#### Data
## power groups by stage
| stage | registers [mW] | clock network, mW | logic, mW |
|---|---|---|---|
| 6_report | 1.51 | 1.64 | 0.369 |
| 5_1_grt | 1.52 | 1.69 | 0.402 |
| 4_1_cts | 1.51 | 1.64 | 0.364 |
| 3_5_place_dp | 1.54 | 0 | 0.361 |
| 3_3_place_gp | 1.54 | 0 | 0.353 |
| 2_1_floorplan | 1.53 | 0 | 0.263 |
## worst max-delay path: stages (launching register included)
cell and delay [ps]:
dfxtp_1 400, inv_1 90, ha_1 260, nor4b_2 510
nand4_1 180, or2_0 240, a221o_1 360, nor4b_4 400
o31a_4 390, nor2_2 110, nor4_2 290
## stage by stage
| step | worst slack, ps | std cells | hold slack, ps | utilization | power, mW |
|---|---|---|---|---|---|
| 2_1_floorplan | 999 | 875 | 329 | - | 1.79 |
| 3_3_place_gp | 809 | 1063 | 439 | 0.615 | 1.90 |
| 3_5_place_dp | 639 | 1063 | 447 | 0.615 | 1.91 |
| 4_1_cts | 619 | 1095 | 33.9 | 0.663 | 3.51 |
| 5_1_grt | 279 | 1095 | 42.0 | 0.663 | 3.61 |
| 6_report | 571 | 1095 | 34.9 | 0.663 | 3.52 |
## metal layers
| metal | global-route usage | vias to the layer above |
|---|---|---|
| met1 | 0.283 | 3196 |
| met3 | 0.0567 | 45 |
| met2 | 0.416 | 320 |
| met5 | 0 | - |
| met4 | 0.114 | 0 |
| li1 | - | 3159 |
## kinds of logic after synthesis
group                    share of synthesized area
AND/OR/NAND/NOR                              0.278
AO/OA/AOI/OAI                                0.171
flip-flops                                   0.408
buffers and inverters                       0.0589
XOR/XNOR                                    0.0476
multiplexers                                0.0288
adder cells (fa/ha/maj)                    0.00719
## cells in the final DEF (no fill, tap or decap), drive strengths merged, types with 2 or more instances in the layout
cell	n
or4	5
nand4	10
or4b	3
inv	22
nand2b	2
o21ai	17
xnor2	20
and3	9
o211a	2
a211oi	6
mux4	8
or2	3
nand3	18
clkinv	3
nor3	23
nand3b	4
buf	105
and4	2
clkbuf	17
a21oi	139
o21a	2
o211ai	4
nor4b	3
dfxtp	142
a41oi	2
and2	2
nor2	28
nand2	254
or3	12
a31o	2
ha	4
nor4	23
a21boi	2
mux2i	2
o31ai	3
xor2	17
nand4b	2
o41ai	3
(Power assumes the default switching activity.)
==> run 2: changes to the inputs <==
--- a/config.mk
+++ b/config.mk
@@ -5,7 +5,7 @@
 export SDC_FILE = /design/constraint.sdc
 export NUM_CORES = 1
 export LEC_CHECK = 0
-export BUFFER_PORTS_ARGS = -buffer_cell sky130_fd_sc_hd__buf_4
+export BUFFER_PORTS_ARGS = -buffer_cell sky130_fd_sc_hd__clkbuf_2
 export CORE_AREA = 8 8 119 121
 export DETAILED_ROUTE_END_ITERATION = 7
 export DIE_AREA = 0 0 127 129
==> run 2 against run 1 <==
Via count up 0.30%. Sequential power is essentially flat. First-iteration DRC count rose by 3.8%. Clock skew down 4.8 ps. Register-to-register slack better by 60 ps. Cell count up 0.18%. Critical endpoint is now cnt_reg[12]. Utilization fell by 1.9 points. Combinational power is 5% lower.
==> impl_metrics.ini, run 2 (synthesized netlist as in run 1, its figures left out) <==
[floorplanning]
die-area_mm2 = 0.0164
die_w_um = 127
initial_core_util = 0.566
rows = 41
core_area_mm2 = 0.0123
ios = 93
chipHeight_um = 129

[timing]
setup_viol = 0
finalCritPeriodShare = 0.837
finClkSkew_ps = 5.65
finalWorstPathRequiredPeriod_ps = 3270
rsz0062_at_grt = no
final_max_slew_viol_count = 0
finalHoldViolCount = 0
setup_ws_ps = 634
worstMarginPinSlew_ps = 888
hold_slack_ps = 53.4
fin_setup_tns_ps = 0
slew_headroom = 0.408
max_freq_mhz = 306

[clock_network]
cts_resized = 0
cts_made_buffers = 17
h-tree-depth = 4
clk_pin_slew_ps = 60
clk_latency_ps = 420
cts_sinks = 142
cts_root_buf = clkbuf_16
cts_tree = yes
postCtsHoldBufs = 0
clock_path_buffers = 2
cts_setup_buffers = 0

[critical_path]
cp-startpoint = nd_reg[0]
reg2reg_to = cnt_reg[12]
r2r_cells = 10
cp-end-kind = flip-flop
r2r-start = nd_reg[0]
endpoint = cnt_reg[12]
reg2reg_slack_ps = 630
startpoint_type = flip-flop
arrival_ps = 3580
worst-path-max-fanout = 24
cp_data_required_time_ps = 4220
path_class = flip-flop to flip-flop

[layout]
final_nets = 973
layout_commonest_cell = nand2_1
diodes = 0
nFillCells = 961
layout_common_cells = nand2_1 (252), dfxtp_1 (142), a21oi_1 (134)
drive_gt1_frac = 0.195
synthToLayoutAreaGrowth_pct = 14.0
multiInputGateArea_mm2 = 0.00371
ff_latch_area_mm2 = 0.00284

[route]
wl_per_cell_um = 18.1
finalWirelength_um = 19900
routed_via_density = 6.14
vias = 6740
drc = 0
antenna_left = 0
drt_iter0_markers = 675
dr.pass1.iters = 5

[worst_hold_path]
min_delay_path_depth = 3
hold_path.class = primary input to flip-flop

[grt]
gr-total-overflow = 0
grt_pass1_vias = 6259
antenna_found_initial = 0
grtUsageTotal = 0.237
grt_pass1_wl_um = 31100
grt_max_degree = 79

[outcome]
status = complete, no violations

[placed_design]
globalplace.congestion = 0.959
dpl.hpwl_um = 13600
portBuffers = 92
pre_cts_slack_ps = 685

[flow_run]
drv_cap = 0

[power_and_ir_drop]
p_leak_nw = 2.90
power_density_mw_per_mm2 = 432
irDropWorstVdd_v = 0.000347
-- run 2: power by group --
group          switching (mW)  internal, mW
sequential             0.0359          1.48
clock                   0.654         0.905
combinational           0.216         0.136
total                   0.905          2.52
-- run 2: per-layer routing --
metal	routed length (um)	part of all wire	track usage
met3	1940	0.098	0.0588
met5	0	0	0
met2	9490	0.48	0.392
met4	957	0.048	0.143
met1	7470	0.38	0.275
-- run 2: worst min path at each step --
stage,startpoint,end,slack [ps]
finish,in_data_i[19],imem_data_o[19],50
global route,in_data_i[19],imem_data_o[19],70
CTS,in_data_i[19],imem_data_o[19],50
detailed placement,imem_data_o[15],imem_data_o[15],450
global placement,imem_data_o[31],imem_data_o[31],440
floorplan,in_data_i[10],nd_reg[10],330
**src/rtl/control_unit_pkg.sv**
```systemverilog
// Shared types for the Mini SRC control unit: opcodes, IR field
// positions, sequencer states, instruction classes, ALU strobes.
package control_unit_pkg;

  localparam int OPC_HI = 31;
  localparam int OPC_LO = 27;

  localparam logic [4:0]
    OPC_LD   = 5'd0,  OPC_LDI  = 5'd1,  OPC_ST   = 5'd2,
    OPC_ADD  = 5'd3,  OPC_SUB  = 5'd4,  OPC_AND  = 5'd5,
    OPC_OR   = 5'd6,  OPC_ROR  = 5'd7,  OPC_ROL  = 5'd8,
    OPC_SHR  = 5'd9,  OPC_SHRA = 5'd10, OPC_SHL  = 5'd11,
    OPC_ADDI = 5'd12, OPC_ANDI = 5'd13, OPC_ORI  = 5'd14,
    OPC_MUL  = 5'd15, OPC_DIV  = 5'd16, OPC_NEG  = 5'd17,
    OPC_NOT  = 5'd18, OPC_BR   = 5'd19, OPC_JR   = 5'd20,
    OPC_JAL  = 5'd21, OPC_IN   = 5'd22, OPC_OUT  = 5'd23,
    OPC_MFHI = 5'd24, OPC_MFLO = 5'd25, OPC_NOP  = 5'd26,
    OPC_HALT = 5'd27;

  typedef enum logic [2:0] {
    S_RESET, S_FETCH0, S_FETCH1, S_FETCH2, S_EXEC, S_HALT
  } state_t;

  typedef enum logic [3:0] {
    C_NOP, C_ALU_R, C_ALU_I, C_MULDIV, C_UNARY,
    C_LD, C_LDI, C_ST, C_BR, C_JR, C_JAL,
    C_IN, C_OUT, C_MFHI, C_MFLO, C_HALT
  } iclass_t;

  typedef logic [12:0] alu_op_t;

  localparam alu_op_t OP_NONE = 13'h0000;
  localparam alu_op_t OP_ADD  = 13'h0001;
  localparam alu_op_t OP_SUB  = 13'h0002;
  localparam alu_op_t OP_AND  = 13'h0004;
  localparam alu_op_t OP_OR   = 13'h0008;
  localparam alu_op_t OP_SHR  = 13'h0010;
  localparam alu_op_t OP_SHRA = 13'h0020;
  localparam alu_op_t OP_SHL  = 13'h0040;
  localparam alu_op_t OP_ROR  = 13'h0080;
  localparam alu_op_t OP_ROL  = 13'h0100;
  localparam alu_op_t OP_MUL  = 13'h0200;
  localparam alu_op_t OP_DIV  = 13'h0400;
  localparam alu_op_t OP_NEG  = 13'h0800;
  localparam alu_op_t OP_NOT  = 13'h1000;

  typedef struct packed {
    logic    pc_out;
    logic    zlow_out;
    logic    zhigh_out;
    logic    mdr_out;
    logic    hi_out;
    logic    lo_out;
    logic    c_out;
    logic    ba_out;
    logic    inport_out;
    logic    pc_in;
    logic    ir_in;
    logic    mar_in;
    logic    mdr_in;
    logic    y_in;
    logic    z_in;
    logic    hi_in;
    logic    lo_in;
    logic    con_in;
    logic    outport_in;
    logic    gra;
    logic    grb;
    logic    grc;
    logic    r_in;
    logic    r_out;
    logic    inc_pc;
    logic    read;
    logic    write;
    alu_op_t alu;
  } ctrl_t;

  // Final execute step of each class; nop/halt spend one idle T3.
  function automatic logic [2:0] last_step(iclass_t c);
    logic [2:0] s;
    case (c)
      C_ALU_R, C_ALU_I, C_LDI: s = 3'd5;
      C_MULDIV, C_ST, C_BR:    s = 3'd6;
      C_LD:                    s = 3'd7;
      C_UNARY, C_JAL:          s = 3'd4;
      default:                 s = 3'd3;
    endcase
    return s;
  endfunction

endpackage

```
**src/rtl/cu_decode.sv**
```systemverilog
// Opcode decoder: opcode -> instruction class and ALU strobe.
// Ports: opcode in; iclass, alu_op (one-hot or none) out.
module cu_decode
  import control_unit_pkg::*;
(
  input  logic [4:0] opcode,
  output iclass_t    iclass,
  output alu_op_t    alu_op
);

  always_comb begin
    iclass = C_NOP;
    alu_op = OP_NONE;
    unique case (opcode)
      OPC_LD:   iclass = C_LD;
      OPC_LDI:  iclass = C_LDI;
      OPC_ST:   iclass = C_ST;
      OPC_ADD:  begin iclass = C_ALU_R;  alu_op = OP_ADD;  end
      OPC_SUB:  begin iclass = C_ALU_R;  alu_op = OP_SUB;  end
      OPC_AND:  begin iclass = C_ALU_R;  alu_op = OP_AND;  end
      OPC_OR:   begin iclass = C_ALU_R;  alu_op = OP_OR;   end
      OPC_ROR:  begin iclass = C_ALU_R;  alu_op = OP_ROR;  end
      OPC_ROL:  begin iclass = C_ALU_R;  alu_op = OP_ROL;  end
      OPC_SHR:  begin iclass = C_ALU_R;  alu_op = OP_SHR;  end
      OPC_SHRA: begin iclass = C_ALU_R;  alu_op = OP_SHRA; end
      OPC_SHL:  begin iclass = C_ALU_R;  alu_op = OP_SHL;  end
      OPC_ADDI: begin iclass = C_ALU_I;  alu_op = OP_ADD;  end
      OPC_ANDI: begin iclass = C_ALU_I;  alu_op = OP_AND;  end
      OPC_ORI:  begin iclass = C_ALU_I;  alu_op = OP_OR;   end
      OPC_MUL:  begin iclass = C_MULDIV; alu_op = OP_MUL;  end
      OPC_DIV:  begin iclass = C_MULDIV; alu_op = OP_DIV;  end
      OPC_NEG:  begin iclass = C_UNARY;  alu_op = OP_NEG;  end
      OPC_NOT:  begin iclass = C_UNARY;  alu_op = OP_NOT;  end
      OPC_BR:   iclass = C_BR;
      OPC_JR:   iclass = C_JR;
      OPC_JAL:  iclass = C_JAL;
      OPC_IN:   iclass = C_IN;
      OPC_OUT:  iclass = C_OUT;
      OPC_MFHI: iclass = C_MFHI;
      OPC_MFLO: iclass = C_MFLO;
      OPC_NOP:  iclass = C_NOP;
      OPC_HALT: iclass = C_HALT;
      default:  iclass = C_NOP;
    endcase
  end

endmodule

```
**src/rtl/control_unit.sv**
```systemverilog
// Mini SRC Moore sequencer: fetch, decode, execute T3..T7.
// Ports: Clock, Clear (sync high), IR_In, BranchIn, Stop in;
// Run plus every datapath control strobe out.
// MULDIV_WAIT_EN: hold MUL/DIV T4 for MULDIV_CYCLES cycles.
module control_unit
  import control_unit_pkg::*;
#(
  parameter int MULDIV_CYCLES = 4
) (
  input  logic        Clock,
  input  logic        Clear,
  input  logic [31:0] IR_In,
  input  logic        BranchIn,
  input  logic        Stop,
  output logic        Run,
  output logic        PCout,
  output logic        Zlowout,
  output logic        Zhighout,
  output logic        MDRout,
  output logic        HIout,
  output logic        LOout,
  output logic        Cout,
  output logic        BAout,
  output logic        InPortout,
  output logic        PCin,
  output logic        IRin,
  output logic        MARin,
  output logic        MDRin,
  output logic        Yin,
  output logic        Zin,
  output logic        HIin,
  output logic        LOin,
  output logic        CONin,
  output logic        OutPortIn,
  output logic        Gra,
  output logic        Grb,
  output logic        Grc,
  output logic        Rin,
  output logic        Rout,
  output logic        IncPC,
  output logic        Read,
  output logic        Write,
  output logic        ADD,
  output logic        SUB,
  output logic        AND,
  output logic        OR,
  output logic        SHR,
  output logic        SHRA,
  output logic        SHL,
  output logic        ROR,
  output logic        ROL,
  output logic        MUL,
  output logic        DIV,
  output logic        NEG,
  output logic        NOT
);

  state_t     state_q, state_n;
  logic [2:0] step_q, step_n;
  iclass_t    cls_q, cls_n, dec_cls;
  alu_op_t    op_q, op_n, dec_op;
  logic       taken_q, taken_n;
  logic       hold;
  ctrl_t      c;
  logic       unused_ir;

  assign unused_ir = ^IR_In[OPC_LO-1:0];

  cu_decode u_dec (
    .opcode (IR_In[OPC_HI:OPC_LO]),
    .iclass (dec_cls),
    .alu_op (dec_op)
  );

`ifdef MULDIV_WAIT_EN
  logic [3:0] wait_q;

  always_ff @(posedge Clock) begin
    if (Clear)
      wait_q <= '0;
    else if (state_q == S_FETCH2)
      wait_q <= 4'(MULDIV_CYCLES);
    else if (hold)
      wait_q <= wait_q - 4'd1;
  end

  assign hold = (state_q == S_EXEC) &&
                (cls_q == C_MULDIV) &&
                (step_q == 3'd4) &&
                (wait_q > 4'd1);
`else
  logic [3:0] unused_cycles;

  assign unused_cycles = 4'(MULDIV_CYCLES);
  assign hold = 1'b0;
`endif

  always_ff @(posedge Clock) begin
    if (Clear) begin
      state_q <= S_RESET;
      step_q  <= '0;
      cls_q   <= C_NOP;
      op_q    <= OP_NONE;
      taken_q <= 1'b0;
    end else begin
      state_q <= state_n;
      step_q  <= step_n;
      cls_q   <= cls_n;
      op_q    <= op_n;
      taken_q <= taken_n;
    end
  end

  // IR_In must carry the fetched word as FETCH2 completes;
  // the class is latched then so outputs stay register-driven.
  always_comb begin
    state_n = state_q;
    step_n  = step_q;
    cls_n   = cls_q;
    op_n    = op_q;
    taken_n = taken_q;
    unique case (state_q)
      S_RESET:  state_n = S_FETCH0;
      S_FETCH0: state_n = S_FETCH1;
      S_FETCH1: state_n = S_FETCH2;
      S_FETCH2: begin
        state_n = S_EXEC;
        step_n  = 3'd3;
        cls_n   = dec_cls;
        op_n    = dec_op;
      end
      S_EXEC: begin
        // CON FF was loaded in T3; its value is stable by T5.
        if (step_q == 3'd5)
          taken_n = BranchIn;
        if (!hold) begin
          if (step_q == last_step(cls_q)) begin
            step_n  = '0;
            state_n = (cls_q == C_HALT || Stop) ?
                      S_HALT : S_FETCH0;
          end else begin
            step_n = step_q + 3'd1;
          end
        end
      end
      S_HALT:  state_n = S_HALT;
      default: state_n = S_RESET;
    endcase
  end

  always_comb begin
    c = '0;
    unique case (state_q)
      S_FETCH0: begin
        c.pc_out = 1'b1; c.mar_in = 1'b1;
        c.inc_pc = 1'b1; c.z_in   = 1'b1;
      end
      S_FETCH1: begin
        c.zlow_out = 1'b1; c.pc_in  = 1'b1;
        c.read     = 1'b1; c.mdr_in = 1'b1;
      end
      S_FETCH2: begin
        c.mdr_out = 1'b1; c.ir_in = 1'b1;
      end
      S_EXEC: begin
        unique case (cls_q)
          C_ALU_R, C_ALU_I: begin
            case (step_q)
              3'd3: begin
                c.grb = 1'b1; c.r_out = 1'b1; c.y_in = 1'b1;
              end
              3'd4: begin
                if (cls_q == C_ALU_I) begin
                  c.c_out = 1'b1;
                end else begin
                  c.grc = 1'b1; c.r_out = 1'b1;
                end
                c.alu  = op_q;
                c.z_in = 1'b1;
              end
              3'd5: begin
                c.zlow_out = 1'b1; c.gra = 1'b1; c.r_in = 1'b1;
              end
              default: ;
            endcase
          end
          C_MULDIV: begin
            case (step_q)
              3'd3: begin
                c.gra = 1'b1; c.r_out = 1'b1; c.y_in = 1'b1;
              end
              3'd4: begin
                c.grb  = 1'b1; c.r_out = 1'b1;
                c.alu  = op_q; c.z_in  = 1'b1;
              end
              3'd5: begin
                c.zlow_out = 1'b1; c.lo_in = 1'b1;
              end
              3'd6: begin
                c.zhigh_out = 1'b1; c.hi_in = 1'b1;
              end
              default: ;
            endcase
          end
          C_UNARY: begin
            case (step_q)
              3'd3: begin
                c.grb  = 1'b1; c.r_out = 1'b1;
                c.alu  = op_q; c.z_in  = 1'b1;
              end
              3'd4: begin
                c.zlow_out = 1'b1; c.gra = 1'b1; c.r_in = 1'b1;
              end
              default: ;
            endcase
          end
          C_LD, C_LDI, C_ST: begin
            case (step_q)
              3'd3: begin
                c.grb = 1'b1; c.ba_out = 1'b1; c.y_in = 1'b1;
              end
              3'd4: begin
                c.c_out = 1'b1; c.alu = OP_ADD; c.z_in = 1'b1;
              end
              3'd5: begin
                c.zlow_out = 1'b1;
                if (cls_q == C_LDI) begin
                  c.gra = 1'b1; c.r_in = 1'b1;
                end else begin
                  c.mar_in = 1'b1;
                end
              end
              3'd6: begin
                if (cls_q == C_ST) begin
                  c.gra = 1'b1; c.r_out = 1'b1; c.write = 1'b1;
                end else begin
                  c.read = 1'b1; c.mdr_in = 1'b1;
                end
              end
              3'd7: begin
                c.mdr_out = 1'b1; c.gra = 1'b1; c.r_in = 1'b1;
              end
              default: ;
            endcase
          end
          C_BR: begin
            case (step_q)
              3'd3: begin
                c.gra = 1'b1; c.r_out = 1'b1; c.con_in = 1'b1;
              end
              3'd4: begin
                c.pc_out = 1'b1; c.y_in = 1'b1;
              end
              3'd5: begin
                c.c_out = 1'b1; c.alu = OP_ADD; c.z_in = 1'b1;
              end
              3'd6: begin
                c.zlow_out = taken_q; c.pc_in = taken_q;
              end
              default: ;
            endcase
          end
          C_JR: begin
            c.gra = 1'b1; c.r_out = 1'b1; c.pc_in = 1'b1;
          end
          C_JAL: begin
            if (step_q == 3'd3) begin
              c.pc_out = 1'b1; c.grb = 1'b1; c.r_in = 1'b1;
            end else begin
              c.gra = 1'b1; c.r_out = 1'b1; c.pc_in = 1'b1;
            end
          end
          C_IN: begin
            c.inport_out = 1'b1; c.gra = 1'b1; c.r_in = 1'b1;
          end
          C_OUT: begin
            c.gra = 1'b1; c.r_out = 1'b1; c.outport_in = 1'b1;
          end
          C_MFHI: begin
            c.hi_out = 1'b1; c.gra = 1'b1; c.r_in = 1'b1;
          end
          C_MFLO: begin
            c.lo_out = 1'b1; c.gra = 1'b1; c.r_in = 1'b1;
          end
          default: ;
        endcase
      end
      default: ;
    endcase
  end

  assign Run = (state_q != S_RESET) && (state_q != S_HALT);

  assign {PCout, Zlowout, Zhighout, MDRout, HIout, LOout,
          Cout, BAout, InPortout, PCin, IRin, MARin, MDRin,
          Yin, Zin, HIin, LOin, CONin, OutPortIn, Gra, Grb,
          Grc, Rin, Rout, IncPC, Read, Write} = c[39:13];

  assign {NOT, NEG, DIV, MUL, ROL, ROR, SHL, SHRA, SHR,
          OR, AND, SUB, ADD} = c.alu;

endmodule

```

#### Your assignment
Working from the material above, retype exactly the lines from the one with "grt_max_degree = 79" through the one with "stage,startpoint,end,slack [ps]", both included, and only those lines.

#### Expected answer
grt_max_degree = 79

[outcome]
status = complete, no violations

[placed_design]
globalplace.congestion = 0.959
dpl.hpwl_um = 13600
portBuffers = 92
pre_cts_slack_ps = 685

[flow_run]
drv_cap = 0

[power_and_ir_drop]
p_leak_nw = 2.90
power_density_mw_per_mm2 = 432
irDropWorstVdd_v = 0.000347
-- run 2: power by group --
group          switching (mW)  internal, mW
sequential             0.0359          1.48
clock                   0.654         0.905
combinational           0.216         0.136
total                   0.905          2.52
-- run 2: per-layer routing --
metal	routed length (um)	part of all wire	track usage
met3	1940	0.098	0.0588
met5	0	0	0
met2	9490	0.48	0.392
met4	957	0.048	0.143
met1	7470	0.38	0.275
-- run 2: worst min path at each step --
stage,startpoint,end,slack [ps]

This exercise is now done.